Directions
Look through the records below, and copy out every line that holds the string "write".

Input data
[Start of section]

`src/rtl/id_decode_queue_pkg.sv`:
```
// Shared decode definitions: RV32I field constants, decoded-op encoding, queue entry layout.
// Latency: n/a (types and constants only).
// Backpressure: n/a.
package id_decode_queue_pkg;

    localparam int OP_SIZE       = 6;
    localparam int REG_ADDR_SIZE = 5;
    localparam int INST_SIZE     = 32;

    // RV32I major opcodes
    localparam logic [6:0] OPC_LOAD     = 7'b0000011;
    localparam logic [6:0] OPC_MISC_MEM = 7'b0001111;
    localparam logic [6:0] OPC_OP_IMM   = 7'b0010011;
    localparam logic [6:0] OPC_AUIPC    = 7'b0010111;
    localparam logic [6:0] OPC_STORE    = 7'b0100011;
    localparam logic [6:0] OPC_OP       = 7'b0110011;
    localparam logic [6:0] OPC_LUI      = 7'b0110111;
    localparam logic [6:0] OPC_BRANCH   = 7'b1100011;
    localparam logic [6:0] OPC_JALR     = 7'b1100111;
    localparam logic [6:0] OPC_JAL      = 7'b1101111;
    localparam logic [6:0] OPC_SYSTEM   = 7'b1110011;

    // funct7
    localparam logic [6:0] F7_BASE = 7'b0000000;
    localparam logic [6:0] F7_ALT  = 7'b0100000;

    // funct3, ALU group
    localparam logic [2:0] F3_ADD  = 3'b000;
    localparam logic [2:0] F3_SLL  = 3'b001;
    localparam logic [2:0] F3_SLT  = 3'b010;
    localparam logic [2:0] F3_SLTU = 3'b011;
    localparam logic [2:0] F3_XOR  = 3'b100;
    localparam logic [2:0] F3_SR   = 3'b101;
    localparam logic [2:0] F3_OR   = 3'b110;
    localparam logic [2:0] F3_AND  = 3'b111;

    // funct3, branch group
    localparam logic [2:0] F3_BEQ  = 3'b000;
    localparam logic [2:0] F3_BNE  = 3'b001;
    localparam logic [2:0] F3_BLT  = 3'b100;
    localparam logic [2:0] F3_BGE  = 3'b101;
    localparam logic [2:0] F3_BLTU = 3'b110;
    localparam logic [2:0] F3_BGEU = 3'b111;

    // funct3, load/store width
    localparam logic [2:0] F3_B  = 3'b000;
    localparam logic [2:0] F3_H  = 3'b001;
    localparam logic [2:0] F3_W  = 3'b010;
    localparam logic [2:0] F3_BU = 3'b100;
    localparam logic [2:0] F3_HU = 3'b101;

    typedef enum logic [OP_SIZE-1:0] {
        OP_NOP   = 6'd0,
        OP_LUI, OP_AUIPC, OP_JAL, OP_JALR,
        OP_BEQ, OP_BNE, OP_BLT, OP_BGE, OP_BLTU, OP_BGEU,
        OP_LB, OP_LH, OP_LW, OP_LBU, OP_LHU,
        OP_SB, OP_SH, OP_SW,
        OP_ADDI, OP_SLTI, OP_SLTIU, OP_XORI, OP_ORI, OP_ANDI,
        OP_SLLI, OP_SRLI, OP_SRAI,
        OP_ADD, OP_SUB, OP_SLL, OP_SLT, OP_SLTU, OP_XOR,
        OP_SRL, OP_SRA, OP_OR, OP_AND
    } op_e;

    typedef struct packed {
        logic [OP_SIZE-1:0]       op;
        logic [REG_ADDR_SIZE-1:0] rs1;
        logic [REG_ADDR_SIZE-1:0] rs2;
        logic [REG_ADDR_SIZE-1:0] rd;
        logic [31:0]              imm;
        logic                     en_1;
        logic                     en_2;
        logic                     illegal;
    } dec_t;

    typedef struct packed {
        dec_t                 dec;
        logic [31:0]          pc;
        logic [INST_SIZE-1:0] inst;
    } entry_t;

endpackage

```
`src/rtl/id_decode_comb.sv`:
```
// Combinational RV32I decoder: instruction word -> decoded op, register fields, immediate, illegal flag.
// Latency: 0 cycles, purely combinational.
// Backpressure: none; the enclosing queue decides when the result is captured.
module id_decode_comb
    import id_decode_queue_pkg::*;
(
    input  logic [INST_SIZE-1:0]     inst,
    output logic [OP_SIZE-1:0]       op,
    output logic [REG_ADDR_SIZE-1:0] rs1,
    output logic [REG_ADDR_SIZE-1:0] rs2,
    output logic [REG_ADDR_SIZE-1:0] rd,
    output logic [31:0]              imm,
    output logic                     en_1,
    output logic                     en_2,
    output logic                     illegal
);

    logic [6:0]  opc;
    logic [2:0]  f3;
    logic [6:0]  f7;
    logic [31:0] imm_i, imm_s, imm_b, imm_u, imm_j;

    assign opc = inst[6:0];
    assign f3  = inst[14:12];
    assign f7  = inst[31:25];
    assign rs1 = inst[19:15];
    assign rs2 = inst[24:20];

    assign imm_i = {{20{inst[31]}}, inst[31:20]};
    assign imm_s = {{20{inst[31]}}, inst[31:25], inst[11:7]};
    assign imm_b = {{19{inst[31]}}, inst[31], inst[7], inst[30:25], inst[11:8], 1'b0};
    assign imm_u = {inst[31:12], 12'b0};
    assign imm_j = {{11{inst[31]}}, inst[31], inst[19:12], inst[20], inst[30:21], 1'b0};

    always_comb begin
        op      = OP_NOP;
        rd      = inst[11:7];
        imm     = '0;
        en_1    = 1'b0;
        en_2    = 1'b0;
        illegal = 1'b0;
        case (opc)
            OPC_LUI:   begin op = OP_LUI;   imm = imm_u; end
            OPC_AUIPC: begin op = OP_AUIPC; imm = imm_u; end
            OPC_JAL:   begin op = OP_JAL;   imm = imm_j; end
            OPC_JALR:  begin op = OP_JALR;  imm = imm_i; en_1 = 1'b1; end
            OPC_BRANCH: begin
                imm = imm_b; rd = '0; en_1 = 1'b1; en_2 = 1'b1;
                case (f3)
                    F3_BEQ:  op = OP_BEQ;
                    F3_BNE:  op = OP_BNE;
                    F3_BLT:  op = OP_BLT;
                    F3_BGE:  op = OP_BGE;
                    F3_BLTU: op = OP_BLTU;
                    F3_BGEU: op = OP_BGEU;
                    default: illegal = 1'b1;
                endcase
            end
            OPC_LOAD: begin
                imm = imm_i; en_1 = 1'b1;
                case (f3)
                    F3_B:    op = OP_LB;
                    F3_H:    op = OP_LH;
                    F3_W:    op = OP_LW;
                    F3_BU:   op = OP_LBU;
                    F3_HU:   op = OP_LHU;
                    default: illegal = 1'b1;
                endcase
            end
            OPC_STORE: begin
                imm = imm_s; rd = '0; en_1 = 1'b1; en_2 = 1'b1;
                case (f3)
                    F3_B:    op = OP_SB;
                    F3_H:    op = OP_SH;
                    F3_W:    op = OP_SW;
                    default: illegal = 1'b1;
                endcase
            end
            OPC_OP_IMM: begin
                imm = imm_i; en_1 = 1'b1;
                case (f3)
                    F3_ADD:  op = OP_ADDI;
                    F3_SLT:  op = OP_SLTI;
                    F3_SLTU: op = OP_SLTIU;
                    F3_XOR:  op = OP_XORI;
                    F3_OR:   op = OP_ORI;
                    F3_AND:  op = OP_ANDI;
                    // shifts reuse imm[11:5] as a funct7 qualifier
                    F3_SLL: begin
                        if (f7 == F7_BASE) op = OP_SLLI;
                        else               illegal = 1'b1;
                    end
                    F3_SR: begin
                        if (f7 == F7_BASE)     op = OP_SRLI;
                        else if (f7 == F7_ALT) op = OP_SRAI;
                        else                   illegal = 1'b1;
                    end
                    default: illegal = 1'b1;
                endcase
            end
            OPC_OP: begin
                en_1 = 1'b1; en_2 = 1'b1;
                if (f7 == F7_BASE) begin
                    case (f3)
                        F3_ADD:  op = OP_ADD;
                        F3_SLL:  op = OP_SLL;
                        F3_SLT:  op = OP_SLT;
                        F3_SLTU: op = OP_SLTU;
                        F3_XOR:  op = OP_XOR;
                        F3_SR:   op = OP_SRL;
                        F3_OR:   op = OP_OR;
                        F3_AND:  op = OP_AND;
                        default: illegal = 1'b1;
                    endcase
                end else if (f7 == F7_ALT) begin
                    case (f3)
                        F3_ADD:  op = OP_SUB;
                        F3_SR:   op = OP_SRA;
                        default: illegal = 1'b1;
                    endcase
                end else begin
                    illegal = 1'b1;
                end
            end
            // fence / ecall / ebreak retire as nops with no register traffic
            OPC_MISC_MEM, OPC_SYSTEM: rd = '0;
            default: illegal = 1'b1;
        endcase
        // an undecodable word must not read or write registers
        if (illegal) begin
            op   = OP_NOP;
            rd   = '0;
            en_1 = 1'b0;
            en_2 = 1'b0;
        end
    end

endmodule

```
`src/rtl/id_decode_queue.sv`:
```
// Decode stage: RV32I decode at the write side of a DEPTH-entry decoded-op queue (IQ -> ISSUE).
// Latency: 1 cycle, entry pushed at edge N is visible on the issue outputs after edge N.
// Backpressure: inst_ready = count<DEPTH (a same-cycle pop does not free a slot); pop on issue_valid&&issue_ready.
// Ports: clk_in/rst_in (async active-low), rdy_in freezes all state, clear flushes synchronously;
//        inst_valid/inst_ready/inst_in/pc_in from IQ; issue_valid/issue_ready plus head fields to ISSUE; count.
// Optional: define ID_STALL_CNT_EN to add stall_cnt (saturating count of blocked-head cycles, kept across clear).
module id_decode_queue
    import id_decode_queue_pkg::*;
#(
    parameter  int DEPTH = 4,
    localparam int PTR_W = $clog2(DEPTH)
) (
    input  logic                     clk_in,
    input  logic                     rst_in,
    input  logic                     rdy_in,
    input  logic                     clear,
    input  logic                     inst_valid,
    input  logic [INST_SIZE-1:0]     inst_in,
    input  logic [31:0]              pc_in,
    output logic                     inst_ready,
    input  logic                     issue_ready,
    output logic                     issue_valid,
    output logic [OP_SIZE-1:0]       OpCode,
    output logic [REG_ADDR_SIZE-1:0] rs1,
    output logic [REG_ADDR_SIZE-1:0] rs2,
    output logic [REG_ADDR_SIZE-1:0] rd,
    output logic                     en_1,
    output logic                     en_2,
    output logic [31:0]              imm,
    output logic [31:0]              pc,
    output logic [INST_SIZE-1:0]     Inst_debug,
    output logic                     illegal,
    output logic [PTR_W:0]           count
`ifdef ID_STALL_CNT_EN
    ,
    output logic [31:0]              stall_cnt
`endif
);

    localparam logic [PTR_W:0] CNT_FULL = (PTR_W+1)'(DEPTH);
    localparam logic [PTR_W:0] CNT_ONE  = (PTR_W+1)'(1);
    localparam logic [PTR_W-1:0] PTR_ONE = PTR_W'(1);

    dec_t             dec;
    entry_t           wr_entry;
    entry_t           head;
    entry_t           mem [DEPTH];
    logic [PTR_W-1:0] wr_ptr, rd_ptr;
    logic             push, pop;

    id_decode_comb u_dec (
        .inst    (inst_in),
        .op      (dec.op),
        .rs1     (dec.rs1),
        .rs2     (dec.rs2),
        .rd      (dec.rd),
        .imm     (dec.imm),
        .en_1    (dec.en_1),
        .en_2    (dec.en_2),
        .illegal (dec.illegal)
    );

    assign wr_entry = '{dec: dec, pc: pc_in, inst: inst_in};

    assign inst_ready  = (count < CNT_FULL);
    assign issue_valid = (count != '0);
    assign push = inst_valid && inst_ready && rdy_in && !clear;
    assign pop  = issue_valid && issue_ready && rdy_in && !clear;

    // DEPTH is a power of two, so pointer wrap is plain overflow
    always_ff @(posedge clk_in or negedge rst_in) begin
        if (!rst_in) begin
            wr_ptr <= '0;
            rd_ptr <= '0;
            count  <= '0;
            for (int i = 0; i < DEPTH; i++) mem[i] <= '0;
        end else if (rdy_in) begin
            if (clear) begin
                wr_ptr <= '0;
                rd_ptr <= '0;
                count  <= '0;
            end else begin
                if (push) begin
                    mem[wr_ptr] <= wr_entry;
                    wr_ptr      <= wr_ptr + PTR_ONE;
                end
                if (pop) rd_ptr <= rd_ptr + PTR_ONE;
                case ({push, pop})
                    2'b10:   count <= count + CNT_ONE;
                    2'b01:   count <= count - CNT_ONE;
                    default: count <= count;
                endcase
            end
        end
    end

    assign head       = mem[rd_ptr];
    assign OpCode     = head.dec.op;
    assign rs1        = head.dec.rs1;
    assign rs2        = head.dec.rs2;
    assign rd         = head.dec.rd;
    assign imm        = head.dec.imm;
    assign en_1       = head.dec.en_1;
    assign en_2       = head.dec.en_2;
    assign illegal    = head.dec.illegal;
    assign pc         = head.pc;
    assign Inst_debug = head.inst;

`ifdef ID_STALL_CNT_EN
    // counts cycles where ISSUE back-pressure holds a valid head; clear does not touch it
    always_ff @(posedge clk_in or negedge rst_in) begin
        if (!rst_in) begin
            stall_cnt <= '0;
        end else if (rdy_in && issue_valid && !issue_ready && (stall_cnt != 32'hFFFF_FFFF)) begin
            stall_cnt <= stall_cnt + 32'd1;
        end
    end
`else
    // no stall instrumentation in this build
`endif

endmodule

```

[End of section]

Completed task
        // an undecodable word must not read or write registers
// Decode stage: RV32I decode at the write side of a DEPTH-entry decoded-op queue (IQ -> ISSUE).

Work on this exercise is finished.